*EXERCISE PROMPT:* Your answer should be the full set of entries, given again without alteration.

┄┄┄┄┄┄┄┄┄┄

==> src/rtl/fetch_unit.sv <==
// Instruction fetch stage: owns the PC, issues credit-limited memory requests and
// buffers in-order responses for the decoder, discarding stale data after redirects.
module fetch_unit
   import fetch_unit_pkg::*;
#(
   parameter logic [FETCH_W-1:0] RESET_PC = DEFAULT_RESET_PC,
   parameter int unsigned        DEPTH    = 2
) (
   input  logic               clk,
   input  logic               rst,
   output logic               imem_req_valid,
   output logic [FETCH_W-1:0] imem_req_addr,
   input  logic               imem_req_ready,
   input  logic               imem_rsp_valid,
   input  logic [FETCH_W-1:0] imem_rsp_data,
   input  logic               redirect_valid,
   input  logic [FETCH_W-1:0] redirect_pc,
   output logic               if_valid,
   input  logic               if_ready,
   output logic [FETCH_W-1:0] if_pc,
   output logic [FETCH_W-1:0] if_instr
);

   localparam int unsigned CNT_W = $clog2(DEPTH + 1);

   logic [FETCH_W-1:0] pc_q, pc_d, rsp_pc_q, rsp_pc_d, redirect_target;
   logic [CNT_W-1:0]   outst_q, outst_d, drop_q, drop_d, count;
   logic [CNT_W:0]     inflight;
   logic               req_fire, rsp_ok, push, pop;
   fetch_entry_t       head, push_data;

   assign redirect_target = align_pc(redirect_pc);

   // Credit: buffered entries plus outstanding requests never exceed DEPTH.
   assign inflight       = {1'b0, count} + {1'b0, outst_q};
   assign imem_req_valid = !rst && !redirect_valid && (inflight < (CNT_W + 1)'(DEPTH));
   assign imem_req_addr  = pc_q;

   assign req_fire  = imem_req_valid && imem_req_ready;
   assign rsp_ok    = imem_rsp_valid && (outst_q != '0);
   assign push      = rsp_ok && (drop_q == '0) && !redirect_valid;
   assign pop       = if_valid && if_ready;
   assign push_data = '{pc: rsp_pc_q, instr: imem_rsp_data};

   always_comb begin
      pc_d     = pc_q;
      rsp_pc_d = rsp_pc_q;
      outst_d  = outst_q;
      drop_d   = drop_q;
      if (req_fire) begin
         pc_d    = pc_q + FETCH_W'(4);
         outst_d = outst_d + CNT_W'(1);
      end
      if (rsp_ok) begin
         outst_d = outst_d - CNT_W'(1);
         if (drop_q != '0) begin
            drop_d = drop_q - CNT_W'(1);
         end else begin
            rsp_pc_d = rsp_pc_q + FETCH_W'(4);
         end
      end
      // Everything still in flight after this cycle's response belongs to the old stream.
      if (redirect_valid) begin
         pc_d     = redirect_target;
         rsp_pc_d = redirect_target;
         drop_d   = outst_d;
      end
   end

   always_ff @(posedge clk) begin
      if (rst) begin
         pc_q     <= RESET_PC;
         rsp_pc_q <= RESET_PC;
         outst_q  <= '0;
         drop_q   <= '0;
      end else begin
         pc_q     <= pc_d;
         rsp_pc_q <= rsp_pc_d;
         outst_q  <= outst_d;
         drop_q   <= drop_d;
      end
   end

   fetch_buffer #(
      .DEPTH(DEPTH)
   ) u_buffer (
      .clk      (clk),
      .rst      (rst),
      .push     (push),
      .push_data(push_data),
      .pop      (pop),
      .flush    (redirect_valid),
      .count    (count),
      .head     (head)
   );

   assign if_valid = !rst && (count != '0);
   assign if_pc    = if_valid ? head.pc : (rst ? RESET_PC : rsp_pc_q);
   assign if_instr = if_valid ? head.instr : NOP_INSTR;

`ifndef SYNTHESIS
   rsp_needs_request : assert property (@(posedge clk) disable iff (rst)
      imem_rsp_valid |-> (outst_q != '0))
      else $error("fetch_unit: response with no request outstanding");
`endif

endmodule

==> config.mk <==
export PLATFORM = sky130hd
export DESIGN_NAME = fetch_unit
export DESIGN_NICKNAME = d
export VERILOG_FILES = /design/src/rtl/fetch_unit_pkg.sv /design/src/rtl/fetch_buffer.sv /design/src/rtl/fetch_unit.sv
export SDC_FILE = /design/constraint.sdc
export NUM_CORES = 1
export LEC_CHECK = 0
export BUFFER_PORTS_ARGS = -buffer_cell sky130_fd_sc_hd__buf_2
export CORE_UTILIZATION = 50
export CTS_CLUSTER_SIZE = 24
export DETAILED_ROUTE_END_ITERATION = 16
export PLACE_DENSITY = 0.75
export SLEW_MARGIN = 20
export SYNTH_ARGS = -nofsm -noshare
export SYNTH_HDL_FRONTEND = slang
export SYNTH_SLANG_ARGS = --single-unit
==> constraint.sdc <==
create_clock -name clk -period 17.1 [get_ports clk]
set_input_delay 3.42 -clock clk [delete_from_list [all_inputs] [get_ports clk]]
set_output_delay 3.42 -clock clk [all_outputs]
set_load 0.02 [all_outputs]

┄┄┄┄┄┄┄┄┄┄

*ANSWER TO THIS PROBLEM:*
==> src/rtl/fetch_unit.sv <==
// Instruction fetch stage: owns the PC, issues credit-limited memory requests and
// buffers in-order responses for the decoder, discarding stale data after redirects.
module fetch_unit
   import fetch_unit_pkg::*;
#(
   parameter logic [FETCH_W-1:0] RESET_PC = DEFAULT_RESET_PC,
   parameter int unsigned        DEPTH    = 2
) (
   input  logic               clk,
   input  logic               rst,
   output logic               imem_req_valid,
   output logic [FETCH_W-1:0] imem_req_addr,
   input  logic               imem_req_ready,
   input  logic               imem_rsp_valid,
   input  logic [FETCH_W-1:0] imem_rsp_data,
   input  logic               redirect_valid,
   input  logic [FETCH_W-1:0] redirect_pc,
   output logic               if_valid,
   input  logic               if_ready,
   output logic [FETCH_W-1:0] if_pc,
   output logic [FETCH_W-1:0] if_instr
);

   localparam int unsigned CNT_W = $clog2(DEPTH + 1);

   logic [FETCH_W-1:0] pc_q, pc_d, rsp_pc_q, rsp_pc_d, redirect_target;
   logic [CNT_W-1:0]   outst_q, outst_d, drop_q, drop_d, count;
   logic [CNT_W:0]     inflight;
   logic               req_fire, rsp_ok, push, pop;
   fetch_entry_t       head, push_data;

   assign redirect_target = align_pc(redirect_pc);

   // Credit: buffered entries plus outstanding requests never exceed DEPTH.
   assign inflight       = {1'b0, count} + {1'b0, outst_q};
   assign imem_req_valid = !rst && !redirect_valid && (inflight < (CNT_W + 1)'(DEPTH));
   assign imem_req_addr  = pc_q;

   assign req_fire  = imem_req_valid && imem_req_ready;
   assign rsp_ok    = imem_rsp_valid && (outst_q != '0);
   assign push      = rsp_ok && (drop_q == '0) && !redirect_valid;
   assign pop       = if_valid && if_ready;
   assign push_data = '{pc: rsp_pc_q, instr: imem_rsp_data};

   always_comb begin
      pc_d     = pc_q;
      rsp_pc_d = rsp_pc_q;
      outst_d  = outst_q;
      drop_d   = drop_q;
      if (req_fire) begin
         pc_d    = pc_q + FETCH_W'(4);
         outst_d = outst_d + CNT_W'(1);
      end
      if (rsp_ok) begin
         outst_d = outst_d - CNT_W'(1);
         if (drop_q != '0) begin
            drop_d = drop_q - CNT_W'(1);
         end else begin
            rsp_pc_d = rsp_pc_q + FETCH_W'(4);
         end
      end
      // Everything still in flight after this cycle's response belongs to the old stream.
      if (redirect_valid) begin
         pc_d     = redirect_target;
         rsp_pc_d = redirect_target;
         drop_d   = outst_d;
      end
   end

   always_ff @(posedge clk) begin
      if (rst) begin
         pc_q     <= RESET_PC;
         rsp_pc_q <= RESET_PC;
         outst_q  <= '0;
         drop_q   <= '0;
      end else begin
         pc_q     <= pc_d;
         rsp_pc_q <= rsp_pc_d;
         outst_q  <= outst_d;
         drop_q   <= drop_d;
      end
   end

   fetch_buffer #(
      .DEPTH(DEPTH)
   ) u_buffer (
      .clk      (clk),
      .rst      (rst),
      .push     (push),
      .push_data(push_data),
      .pop      (pop),
      .flush    (redirect_valid),
      .count    (count),
      .head     (head)
   );

   assign if_valid = !rst && (count != '0);
   assign if_pc    = if_valid ? head.pc : (rst ? RESET_PC : rsp_pc_q);
   assign if_instr = if_valid ? head.instr : NOP_INSTR;

`ifndef SYNTHESIS
   rsp_needs_request : assert property (@(posedge clk) disable iff (rst)
      imem_rsp_valid |-> (outst_q != '0))
      else $error("fetch_unit: response with no request outstanding");
`endif

endmodule

==> config.mk <==
export PLATFORM = sky130hd
export DESIGN_NAME = fetch_unit
export DESIGN_NICKNAME = d
export VERILOG_FILES = /design/src/rtl/fetch_unit_pkg.sv /design/src/rtl/fetch_buffer.sv /design/src/rtl/fetch_unit.sv
export SDC_FILE = /design/constraint.sdc
export NUM_CORES = 1
export LEC_CHECK = 0
export BUFFER_PORTS_ARGS = -buffer_cell sky130_fd_sc_hd__buf_2
export CORE_UTILIZATION = 50
export CTS_CLUSTER_SIZE = 24
export DETAILED_ROUTE_END_ITERATION = 16
export PLACE_DENSITY = 0.75
export SLEW_MARGIN = 20
export SYNTH_ARGS = -nofsm -noshare
export SYNTH_HDL_FRONTEND = slang
export SYNTH_SLANG_ARGS = --single-unit
==> constraint.sdc <==
create_clock -name clk -period 17.1 [get_ports clk]
set_input_delay 3.42 -clock clk [delete_from_list [all_inputs] [get_ports clk]]
set_output_delay 3.42 -clock clk [all_outputs]
set_load 0.02 [all_outputs]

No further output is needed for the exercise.